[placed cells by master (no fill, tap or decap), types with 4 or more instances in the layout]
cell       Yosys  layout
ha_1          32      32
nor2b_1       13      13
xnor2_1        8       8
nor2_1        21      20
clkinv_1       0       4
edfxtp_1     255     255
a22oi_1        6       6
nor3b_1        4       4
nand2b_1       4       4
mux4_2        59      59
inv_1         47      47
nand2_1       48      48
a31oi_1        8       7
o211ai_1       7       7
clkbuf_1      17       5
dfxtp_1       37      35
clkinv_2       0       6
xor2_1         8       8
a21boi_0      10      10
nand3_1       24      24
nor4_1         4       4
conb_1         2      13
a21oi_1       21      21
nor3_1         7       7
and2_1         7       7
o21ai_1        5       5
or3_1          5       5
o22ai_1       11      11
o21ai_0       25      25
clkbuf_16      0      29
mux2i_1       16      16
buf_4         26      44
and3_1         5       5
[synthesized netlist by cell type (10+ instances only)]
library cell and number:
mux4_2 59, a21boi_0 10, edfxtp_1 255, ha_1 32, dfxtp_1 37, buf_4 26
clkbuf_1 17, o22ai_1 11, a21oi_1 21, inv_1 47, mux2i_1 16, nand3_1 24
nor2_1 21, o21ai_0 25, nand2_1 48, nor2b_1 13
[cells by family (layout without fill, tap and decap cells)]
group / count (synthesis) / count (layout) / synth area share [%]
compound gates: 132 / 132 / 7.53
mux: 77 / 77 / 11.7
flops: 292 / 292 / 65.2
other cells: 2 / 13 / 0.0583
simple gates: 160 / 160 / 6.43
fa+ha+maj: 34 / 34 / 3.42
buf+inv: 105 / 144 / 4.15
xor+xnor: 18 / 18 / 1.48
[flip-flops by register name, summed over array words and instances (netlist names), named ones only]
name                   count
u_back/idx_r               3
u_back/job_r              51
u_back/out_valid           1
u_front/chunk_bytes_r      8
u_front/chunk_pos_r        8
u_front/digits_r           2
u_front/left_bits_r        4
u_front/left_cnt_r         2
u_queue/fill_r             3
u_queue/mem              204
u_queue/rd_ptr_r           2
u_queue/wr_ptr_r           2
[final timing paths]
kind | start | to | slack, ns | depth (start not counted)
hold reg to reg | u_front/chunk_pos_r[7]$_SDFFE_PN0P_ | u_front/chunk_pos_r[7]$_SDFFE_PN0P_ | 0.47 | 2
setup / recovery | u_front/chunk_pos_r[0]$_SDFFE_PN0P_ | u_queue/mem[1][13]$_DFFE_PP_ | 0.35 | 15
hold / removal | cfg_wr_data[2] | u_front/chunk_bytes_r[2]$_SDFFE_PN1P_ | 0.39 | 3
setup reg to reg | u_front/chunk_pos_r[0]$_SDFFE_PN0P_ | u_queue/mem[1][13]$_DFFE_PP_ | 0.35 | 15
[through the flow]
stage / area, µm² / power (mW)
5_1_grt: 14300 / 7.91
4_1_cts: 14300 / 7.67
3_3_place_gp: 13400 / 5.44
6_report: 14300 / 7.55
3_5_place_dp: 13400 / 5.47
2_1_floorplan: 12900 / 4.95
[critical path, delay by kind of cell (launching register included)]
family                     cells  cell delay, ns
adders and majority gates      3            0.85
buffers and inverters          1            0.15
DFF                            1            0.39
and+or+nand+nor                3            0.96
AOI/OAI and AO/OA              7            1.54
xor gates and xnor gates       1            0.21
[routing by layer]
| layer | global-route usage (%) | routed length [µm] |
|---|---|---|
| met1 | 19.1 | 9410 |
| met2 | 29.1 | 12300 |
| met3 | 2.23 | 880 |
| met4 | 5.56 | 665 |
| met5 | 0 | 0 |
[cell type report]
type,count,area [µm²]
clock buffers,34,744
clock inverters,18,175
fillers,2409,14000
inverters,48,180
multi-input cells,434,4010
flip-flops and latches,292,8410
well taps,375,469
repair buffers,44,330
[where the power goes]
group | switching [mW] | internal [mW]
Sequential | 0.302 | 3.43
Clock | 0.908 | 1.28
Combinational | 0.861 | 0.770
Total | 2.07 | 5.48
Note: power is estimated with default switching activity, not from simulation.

• • • • •

TASK TO COMPLETE: Every entry should be output again exactly as written.

TASK SOLUTION:
[placed cells by master (no fill, tap or decap), types with 4 or more instances in the layout]
cell       Yosys  layout
ha_1          32      32
nor2b_1       13      13
xnor2_1        8       8
nor2_1        21      20
clkinv_1       0       4
edfxtp_1     255     255
a22oi_1        6       6
nor3b_1        4       4
nand2b_1       4       4
mux4_2        59      59
inv_1         47      47
nand2_1       48      48
a31oi_1        8       7
o211ai_1       7       7
clkbuf_1      17       5
dfxtp_1       37      35
clkinv_2       0       6
xor2_1         8       8
a21boi_0      10      10
nand3_1       24      24
nor4_1         4       4
conb_1         2      13
a21oi_1       21      21
nor3_1         7       7
and2_1         7       7
o21ai_1        5       5
or3_1          5       5
o22ai_1       11      11
o21ai_0       25      25
clkbuf_16      0      29
mux2i_1       16      16
buf_4         26      44
and3_1         5       5
[synthesized netlist by cell type (10+ instances only)]
library cell and number:
mux4_2 59, a21boi_0 10, edfxtp_1 255, ha_1 32, dfxtp_1 37, buf_4 26
clkbuf_1 17, o22ai_1 11, a21oi_1 21, inv_1 47, mux2i_1 16, nand3_1 24
nor2_1 21, o21ai_0 25, nand2_1 48, nor2b_1 13
[cells by family (layout without fill, tap and decap cells)]
group / count (synthesis) / count (layout) / synth area share [%]
compound gates: 132 / 132 / 7.53
mux: 77 / 77 / 11.7
flops: 292 / 292 / 65.2
other cells: 2 / 13 / 0.0583
simple gates: 160 / 160 / 6.43
fa+ha+maj: 34 / 34 / 3.42
buf+inv: 105 / 144 / 4.15
xor+xnor: 18 / 18 / 1.48
[flip-flops by register name, summed over array words and instances (netlist names), named ones only]
name                   count
u_back/idx_r               3
u_back/job_r              51
u_back/out_valid           1
u_front/chunk_bytes_r      8
u_front/chunk_pos_r        8
u_front/digits_r           2
u_front/left_bits_r        4
u_front/left_cnt_r         2
u_queue/fill_r             3
u_queue/mem              204
u_queue/rd_ptr_r           2
u_queue/wr_ptr_r           2
[final timing paths]
kind | start | to | slack, ns | depth (start not counted)
hold reg to reg | u_front/chunk_pos_r[7]$_SDFFE_PN0P_ | u_front/chunk_pos_r[7]$_SDFFE_PN0P_ | 0.47 | 2
setup / recovery | u_front/chunk_pos_r[0]$_SDFFE_PN0P_ | u_queue/mem[1][13]$_DFFE_PP_ | 0.35 | 15
hold / removal | cfg_wr_data[2] | u_front/chunk_bytes_r[2]$_SDFFE_PN1P_ | 0.39 | 3
setup reg to reg | u_front/chunk_pos_r[0]$_SDFFE_PN0P_ | u_queue/mem[1][13]$_DFFE_PP_ | 0.35 | 15
[through the flow]
stage / area, µm² / power (mW)
5_1_grt: 14300 / 7.91
4_1_cts: 14300 / 7.67
3_3_place_gp: 13400 / 5.44
6_report: 14300 / 7.55
3_5_place_dp: 13400 / 5.47
2_1_floorplan: 12900 / 4.95
[critical path, delay by kind of cell (launching register included)]
family                     cells  cell delay, ns
adders and majority gates      3            0.85
buffers and inverters          1            0.15
DFF                            1            0.39
and+or+nand+nor                3            0.96
AOI/OAI and AO/OA              7            1.54
xor gates and xnor gates       1            0.21
[routing by layer]
| layer | global-route usage (%) | routed length [µm] |
|---|---|---|
| met1 | 19.1 | 9410 |
| met2 | 29.1 | 12300 |
| met3 | 2.23 | 880 |
| met4 | 5.56 | 665 |
| met5 | 0 | 0 |
[cell type report]
type,count,area [µm²]
clock buffers,34,744
clock inverters,18,175
fillers,2409,14000
inverters,48,180
multi-input cells,434,4010
flip-flops and latches,292,8410
well taps,375,469
repair buffers,44,330
[where the power goes]
group | switching [mW] | internal [mW]
Sequential | 0.302 | 3.43
Clock | 0.908 | 1.28
Combinational | 0.861 | 0.770
Total | 2.07 | 5.48
Note: power is estimated with default switching activity, not from simulation.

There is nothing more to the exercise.